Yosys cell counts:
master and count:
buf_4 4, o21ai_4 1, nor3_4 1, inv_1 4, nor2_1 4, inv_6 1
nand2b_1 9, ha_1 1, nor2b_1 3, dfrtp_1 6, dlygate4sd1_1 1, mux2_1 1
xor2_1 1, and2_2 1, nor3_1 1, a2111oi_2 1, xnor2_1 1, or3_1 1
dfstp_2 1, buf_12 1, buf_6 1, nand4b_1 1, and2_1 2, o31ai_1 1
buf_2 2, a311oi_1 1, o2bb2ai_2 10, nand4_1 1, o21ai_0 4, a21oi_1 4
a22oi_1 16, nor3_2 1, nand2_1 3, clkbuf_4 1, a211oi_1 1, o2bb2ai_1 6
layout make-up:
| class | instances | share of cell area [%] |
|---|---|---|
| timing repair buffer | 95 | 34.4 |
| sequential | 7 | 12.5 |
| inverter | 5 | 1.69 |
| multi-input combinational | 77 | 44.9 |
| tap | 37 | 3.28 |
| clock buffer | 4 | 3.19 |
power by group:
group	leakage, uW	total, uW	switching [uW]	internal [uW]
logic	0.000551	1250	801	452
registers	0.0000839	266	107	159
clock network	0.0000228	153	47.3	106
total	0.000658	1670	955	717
[config.mk]
export PLATFORM = sky130hd
export DESIGN_NAME = cache_arbiter_flat
export DESIGN_NICKNAME = d
export VERILOG_FILES = /design/src/rtl/cache_arbiter_pkg.sv /design/src/rtl/cache_arbiter_if.sv /design/src/rtl/cache_arbiter.sv /design/src/flat_wrapper.sv
export SDC_FILE = /design/constraint.sdc
export NUM_CORES = 1
export LEC_CHECK = 0
export CORE_AREA = 2 2 539 541
export CTS_CLUSTER_DIAMETER = 60
export DETAILED_ROUTE_END_ITERATION = 6
export DIE_AREA = 0 0 541 543
export SKIP_CTS_REPAIR_TIMING = 1
export SYNTH_ARGS = -nofsm -noshare
export SYNTH_HDL_FRONTEND = slang
export SYNTH_SLANG_ARGS = --single-unit
[constraint.sdc]
create_clock -name clk -period 2.45 [get_ports clk]
set_input_delay 0.49 -clock clk [delete_from_list [all_inputs] [get_ports clk]]
set_output_delay 0.49 -clock clk [all_outputs]
set_load 0.05 [all_outputs]
[src/rtl/cache_arbiter_pkg.sv]
// Shared types for the I/D-cache to physical-memory arbiter.
// Holds the FSM state encoding and the last-served marker used for tie breaks.
package cache_arbiter_pkg;

  typedef enum logic [1:0] {
    ARB_IDLE   = 2'd0,
    ARB_ICACHE = 2'd1,
    ARB_DCACHE = 2'd2
  } arb_state_t;

  typedef enum logic {
    SERVED_I = 1'b0,
    SERVED_D = 1'b1
  } served_t;

  function automatic logic is_busy(arb_state_t s);
    return s != ARB_IDLE;
  endfunction

endpackage

[src/rtl/cache_arbiter_if.sv]
// Bundle of the two cache pmem ports and the memory-side port.
// Handshake: a cache holds read/write until its resp pulses, then drops it; memory pulses mem_resp once per op.
interface cache_arbiter_if #(
  parameter int LINE_W = 256,
  parameter int ADDR_W = 32
);
  logic              i_read;
  logic [ADDR_W-1:0] i_addr;
  logic [LINE_W-1:0] i_rdata;
  logic              i_resp;
  logic              d_read;
  logic              d_write;
  logic [ADDR_W-1:0] d_addr;
  logic [LINE_W-1:0] d_wdata;
  logic [LINE_W-1:0] d_rdata;
  logic              d_resp;
  logic              mem_read;
  logic              mem_write;
  logic [ADDR_W-1:0] mem_addr;
  logic [LINE_W-1:0] mem_wdata;
  logic [LINE_W-1:0] mem_rdata;
  logic              mem_resp;

  // Arbiter side.
  modport slave (
    input  i_read, i_addr, d_read, d_write, d_addr, d_wdata, mem_rdata, mem_resp,
    output i_rdata, i_resp, d_rdata, d_resp, mem_read, mem_write, mem_addr, mem_wdata
  );

  // Caches plus memory model side.
  modport master (
    output i_read, i_addr, d_read, d_write, d_addr, d_wdata, mem_rdata, mem_resp,
    input  i_rdata, i_resp, d_rdata, d_resp, mem_read, mem_write, mem_addr, mem_wdata
  );
endinterface
File: src/rtl/jtframe_sdram_sched.sv
// Round-robin SDRAM read scheduler for four level-request slots.
// One read in flight; watchdog on data return; refresh when idle.
//
// Ports:
//   clk, rst_n          clock, async active-low reset
//   downloading         blocks new grants while high
//   slot_req/slot_addr  per-slot request level and address
//   slot_ok/slot_dout   one-cycle done pulse, shared data word
//   sdram_req/addr/ack  request handshake to the SDRAM controller
//   data_rdy/data_read  returned data from the controller
//   refresh_en, busy    idle-refresh permission, transaction flag
module jtframe_sdram_sched #(
  parameter int AW   = 22,
  parameter int TOUT = 255
) (
  input  logic            clk,
  input  logic            rst_n,
  input  logic            downloading,
  input  logic [3:0]      slot_req,
  input  logic [4*AW-1:0] slot_addr,
  output logic [3:0]      slot_ok,
  output logic [31:0]     slot_dout,
  output logic            sdram_req,
  output logic [AW-1:0]   sdram_addr,
  input  logic            sdram_ack,
  input  logic            data_rdy,
  input  logic [31:0]     data_read,
  output logic            refresh_en,
  output logic            busy
);

  localparam int WW = $clog2(TOUT + 1);

  typedef enum logic [1:0] {
    IDLE,
    WAIT_ACK,
    WAIT_RDY
  } state_t;

  state_t        state, state_nx;
  logic [1:0]    grant, grant_nx;
  logic [1:0]    last, last_nx;
  logic [1:0]    pick;
  logic          hit;
  logic [AW-1:0] addr_sel, addr_nx;
  logic          req_nx;
  logic [3:0]    ok_nx;
  logic [31:0]   dout_nx;
  logic [WW-1:0] wd, wd_nx, wd_inc;

  // Search starts one past the last completed grant.
  always_comb begin : rr
    logic [1:0] idx;
    pick = last;
    hit  = 1'b0;
    idx  = last;
    for (int i = 1; i <= 4; i++) begin
      idx = last + 2'(i);
      if (!hit && slot_req[idx]) begin
        hit  = 1'b1;
        pick = idx;
      end
    end
  end

  always_comb begin
    unique case (pick)
      2'd0: addr_sel = slot_addr[0*AW +: AW];
      2'd1: addr_sel = slot_addr[1*AW +: AW];
      2'd2: addr_sel = slot_addr[2*AW +: AW];
      2'd3: addr_sel = slot_addr[3*AW +: AW];
      default: addr_sel = '0;
    endcase
  end

  assign wd_inc = wd + 1'b1;

  always_comb begin
    state_nx = state;
    grant_nx = grant;
    last_nx  = last;
    addr_nx  = sdram_addr;
    req_nx   = sdram_req;
    ok_nx    = 4'b0000;
    dout_nx  = slot_dout;
    wd_nx    = wd;
    unique case (state)
      IDLE: begin
        if (!downloading && hit) begin
          grant_nx = pick;
          addr_nx  = addr_sel;
          req_nx   = 1'b1;
          state_nx = WAIT_ACK;
        end
      end
      WAIT_ACK: begin
        if (sdram_ack) begin
          req_nx = 1'b0;
          if (data_rdy) begin
            dout_nx  = data_read;
            ok_nx    = 4'b0001 << grant;
            last_nx  = grant;
            state_nx = IDLE;
          end else begin
            wd_nx    = '0;
            state_nx = WAIT_RDY;
          end
        end
      end
      WAIT_RDY: begin
        if (data_rdy) begin
          dout_nx  = data_read;
          ok_nx    = 4'b0001 << grant;
          last_nx  = grant;
          state_nx = IDLE;
        end else if (wd_inc == WW'(TOUT)) begin
          // Timed-out slot goes to the back of the rotation.
          wd_nx    = wd_inc;
          last_nx  = grant;
          state_nx = IDLE;
        end else begin
          wd_nx = wd_inc;
        end
      end
      default: state_nx = IDLE;
    endcase
  end

  always_ff @(posedge clk or negedge rst_n) begin
    if (!rst_n) begin
      state      <= IDLE;
      grant      <= 2'd0;
      last       <= 2'd3;
      sdram_addr <= '0;
      sdram_req  <= 1'b0;
      slot_ok    <= 4'b0000;
      slot_dout  <= 32'd0;
      wd         <= '0;
    end else begin
      state      <= state_nx;
      grant      <= grant_nx;
      last       <= last_nx;
      sdram_addr <= addr_nx;
      sdram_req  <= req_nx;
      slot_ok    <= ok_nx;
      slot_dout  <= dout_nx;
      wd         <= wd_nx;
    end
  end

  assign busy = (state != IDLE);
  assign refresh_en = (state == IDLE) &&
                      ((slot_req == 4'b0000) || downloading);

endmodule
===== config.mk =====
export PLATFORM = sky130hd
export DESIGN_NAME = uart_msg_tx
export DESIGN_NICKNAME = d
export VERILOG_FILES = /design/src/rtl/uart_msg_tx.sv
export SDC_FILE = /design/constraint.sdc
export NUM_CORES = 1
export LEC_CHECK = 0
export CORE_UTILIZATION = 53
export CTS_BUF_LIST = sky130_fd_sc_hd__clkbuf_16
export DETAILED_ROUTE_END_ITERATION = 8
export PLACE_DENSITY = 0.7
export REMOVE_ABC_BUFFERS = 1
export SYNTH_ARGS = -nofsm -noshare
export SYNTH_HDL_FRONTEND = slang
export SYNTH_SLANG_ARGS = --single-unit

===== constraint.sdc =====
create_clock -name clk -period 7.12 [get_ports clk]
set_clock_uncertainty 0.05 [all_clocks]
set_input_delay 1.424 -clock clk [delete_from_list [all_inputs] [get_ports clk]]
set_output_delay 1.424 -clock clk [all_outputs]
set_load 0.02 [all_outputs]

» **Work to complete**: Wherever the word "cell" appears in the records above, copy that line.

» **Answer for the task**:
Yosys cell counts:
| class | instances | share of cell area [%] |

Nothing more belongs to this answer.